===== config.mk =====
export PLATFORM = sky130hd
export DESIGN_NAME = nvs_sram_ctrl
export DESIGN_NICKNAME = d
export VERILOG_FILES = /design/src/rtl/nvs_ctrl_pkg.sv /design/src/rtl/nvs_cycle_timer.sv /design/src/rtl/nvs_bus_latch.sv /design/src/rtl/nvs_sram_ctrl.sv
export SDC_FILE = /design/constraint.sdc
export NUM_CORES = 1
export LEC_CHECK = 0
export BUFFER_PORTS_ARGS = -buffer_cell sky130_fd_sc_hd__buf_4
export CORE_MARGIN = 3
export CORE_UTILIZATION = 45
export DETAILED_ROUTE_END_ITERATION = 7
export PLACE_DENSITY_LB_ADDON = 0.08
export SYNTH_ARGS = -nofsm -noshare
export SYNTH_HDL_FRONTEND = slang
export SYNTH_SLANG_ARGS = --single-unit

===== constraint.sdc =====
create_clock -name clk -period 2 [get_ports clk]
set_input_delay 0.1 -clock clk [delete_from_list [all_inputs] [get_ports clk]]
set_output_delay 0.1 -clock clk [all_outputs]
set_load 0.01 [all_outputs]

===== src/rtl/nvs_ctrl_pkg.sv =====
package nvs_ctrl_pkg;

    typedef enum logic [2:0] {
        ST_IDLE,
        ST_READ,
        ST_WSTROBE,
        ST_WHOLD,
        ST_RECOVER
    } ctrl_state_e;

endpackage


===== src/rtl/nvs_cycle_timer.sv =====
module nvs_cycle_timer #(
    parameter int unsigned CNT_W = 4
) (
    input  logic             clk,
    input  logic             rst_n,
    input  logic             load,
    input  logic [CNT_W-1:0] load_val,
    output logic             zero
);

    logic [CNT_W-1:0] cnt_q;

    always_ff @(posedge clk or negedge rst_n) begin
        if (!rst_n) begin
            cnt_q <= '0;
        end else if (load) begin
            cnt_q <= load_val;
        end else if (cnt_q != '0) begin
            cnt_q <= cnt_q - 1'b1;
        end
    end

    assign zero = (cnt_q == '0);

endmodule


===== src/rtl/nvs_bus_latch.sv =====
module nvs_bus_latch #(
    parameter int unsigned ADDR_W = 11,
    parameter int unsigned DATA_W = 8
) (
    input  logic              clk,
    input  logic              rst_n,
    input  logic              cap_req,
    input  logic              cap_rd,
    input  logic [ADDR_W-1:0] in_addr,
    input  logic [DATA_W-1:0] in_wdata,
    input  logic [DATA_W-1:0] in_rdq,
    output logic [ADDR_W-1:0] addr_q,
    output logic [DATA_W-1:0] wdata_q,
    output logic [DATA_W-1:0] rdata_q
);

    always_ff @(posedge clk or negedge rst_n) begin
        if (!rst_n) begin
            addr_q  <= '0;
            wdata_q <= '0;
        end else if (cap_req) begin
            addr_q  <= in_addr;
            wdata_q <= in_wdata;
        end
    end

    always_ff @(posedge clk or negedge rst_n) begin
        if (!rst_n) begin
            rdata_q <= '0;
        end else if (cap_rd) begin
            rdata_q <= in_rdq;
        end
    end

endmodule


===== src/rtl/nvs_sram_ctrl.sv =====
module nvs_sram_ctrl
    import nvs_ctrl_pkg::*;
#(
    parameter int unsigned ADDR_W   = 11,
    parameter int unsigned DATA_W   = 8,
    parameter int unsigned RD_CYC   = 10,
    parameter int unsigned WP_CYC   = 8,
    parameter int unsigned HOLD_CYC = 1,
    parameter int unsigned CYC_CYC  = 12
) (
    input  logic              clk,
    input  logic              rst_n,
    input  logic              req_valid,
    input  logic              req_write,
    input  logic [ADDR_W-1:0] req_addr,
    input  logic [DATA_W-1:0] req_wdata,
    output logic              rsp_done,
    output logic [DATA_W-1:0] rsp_rdata,
    output logic [ADDR_W-1:0] sram_addr,
    output logic              sram_ce_n,
    output logic              sram_we_n,
    output logic              sram_oe_n,
    output logic [DATA_W-1:0] sram_dq_out,
    output logic              sram_dq_oe,
    input  logic [DATA_W-1:0] sram_dq_in
);

    localparam int unsigned CNT_W = $clog2(CYC_CYC + 1);
    localparam logic [CNT_W-1:0] RD_LD   = CNT_W'(RD_CYC - 1);
    localparam logic [CNT_W-1:0] WP_LD   = CNT_W'(WP_CYC - 1);
    localparam logic [CNT_W-1:0] HOLD_LD = CNT_W'(HOLD_CYC - 1);
    localparam logic [CNT_W-1:0] CYC_LD  = CNT_W'(CYC_CYC - 1);

    ctrl_state_e      state_q, state_d;
    logic             ph_load, ph_zero;
    logic [CNT_W-1:0] ph_val;
    logic             cy_load, cy_zero;
    logic             accept, finish, rd_capture;

    // Phase timer: length of the current strobe phase.
    nvs_cycle_timer #(.CNT_W(CNT_W)) u_phase_tmr (
        .clk      (clk),
        .rst_n    (rst_n),
        .load     (ph_load),
        .load_val (ph_val),
        .zero     (ph_zero)
    );

    // Cycle timer: minimum spacing between accepted requests.
    nvs_cycle_timer #(.CNT_W(CNT_W)) u_cycle_tmr (
        .clk      (clk),
        .rst_n    (rst_n),
        .load     (cy_load),
        .load_val (CYC_LD),
        .zero     (cy_zero)
    );

    nvs_bus_latch #(.ADDR_W(ADDR_W), .DATA_W(DATA_W)) u_bus_latch (
        .clk      (clk),
        .rst_n    (rst_n),
        .cap_req  (accept),
        .cap_rd   (rd_capture),
        .in_addr  (req_addr),
        .in_wdata (req_wdata),
        .in_rdq   (sram_dq_in),
        .addr_q   (sram_addr),
        .wdata_q  (sram_dq_out),
        .rdata_q  (rsp_rdata)
    );

    always_ff @(posedge clk or negedge rst_n) begin
        if (!rst_n) begin
            state_q <= ST_IDLE;
        end else begin
            state_q <= state_d;
        end
    end

    always_comb begin
        state_d    = state_q;
        ph_load    = 1'b0;
        ph_val     = '0;
        cy_load    = 1'b0;
        accept     = 1'b0;
        finish     = 1'b0;
        rd_capture = 1'b0;
        unique case (state_q)
            ST_IDLE: begin
                if (req_valid) begin
                    accept  = 1'b1;
                    cy_load = 1'b1;
                    ph_load = 1'b1;
                    ph_val  = req_write ? WP_LD : RD_LD;
                    state_d = req_write ? ST_WSTROBE : ST_READ;
                end
            end
            ST_READ: begin
                if (ph_zero) begin
                    finish     = 1'b1;
                    rd_capture = 1'b1;
                    state_d    = ST_RECOVER;
                end
            end
            ST_WSTROBE: begin
                if (ph_zero) begin
                    ph_load = 1'b1;
                    ph_val  = HOLD_LD;
                    state_d = ST_WHOLD;
                end
            end
            ST_WHOLD: begin
                if (ph_zero) begin
                    finish  = 1'b1;
                    state_d = ST_RECOVER;
                end
            end
            ST_RECOVER: begin
                if (cy_zero) begin
                    state_d = ST_IDLE;
                end
            end
            default: state_d = ST_IDLE;
        endcase
    end

    // Registered strobes, decoded from the state being entered.
    always_ff @(posedge clk or negedge rst_n) begin
        if (!rst_n) begin
            sram_ce_n  <= 1'b1;
            sram_we_n  <= 1'b1;
            sram_oe_n  <= 1'b1;
            sram_dq_oe <= 1'b0;
            rsp_done   <= 1'b0;
        end else begin
            rsp_done   <= finish;
            sram_ce_n  <= !(state_d inside {ST_READ, ST_WSTROBE, ST_WHOLD});
            sram_we_n  <= (state_d != ST_WSTROBE);
            sram_oe_n  <= (state_d != ST_READ);
            sram_dq_oe <= (state_d inside {ST_WSTROBE, ST_WHOLD});
        end
    end

endmodule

────────────────

Your objective
Find the line containing "state_d = ST_WHOLD;", then output it and every line after it to the end of the data, exactly.

Response
                    state_d = ST_WHOLD;
                end
            end
            ST_WHOLD: begin
                if (ph_zero) begin
                    finish  = 1'b1;
                    state_d = ST_RECOVER;
                end
            end
            ST_RECOVER: begin
                if (cy_zero) begin
                    state_d = ST_IDLE;
                end
            end
            default: state_d = ST_IDLE;
        endcase
    end

    // Registered strobes, decoded from the state being entered.
    always_ff @(posedge clk or negedge rst_n) begin
        if (!rst_n) begin
            sram_ce_n  <= 1'b1;
            sram_we_n  <= 1'b1;
            sram_oe_n  <= 1'b1;
            sram_dq_oe <= 1'b0;
            rsp_done   <= 1'b0;
        end else begin
            rsp_done   <= finish;
            sram_ce_n  <= !(state_d inside {ST_READ, ST_WSTROBE, ST_WHOLD});
            sram_we_n  <= (state_d != ST_WSTROBE);
            sram_oe_n  <= (state_d != ST_READ);
            sram_dq_oe <= (state_d inside {ST_WSTROBE, ST_WHOLD});
        end
    end

endmodule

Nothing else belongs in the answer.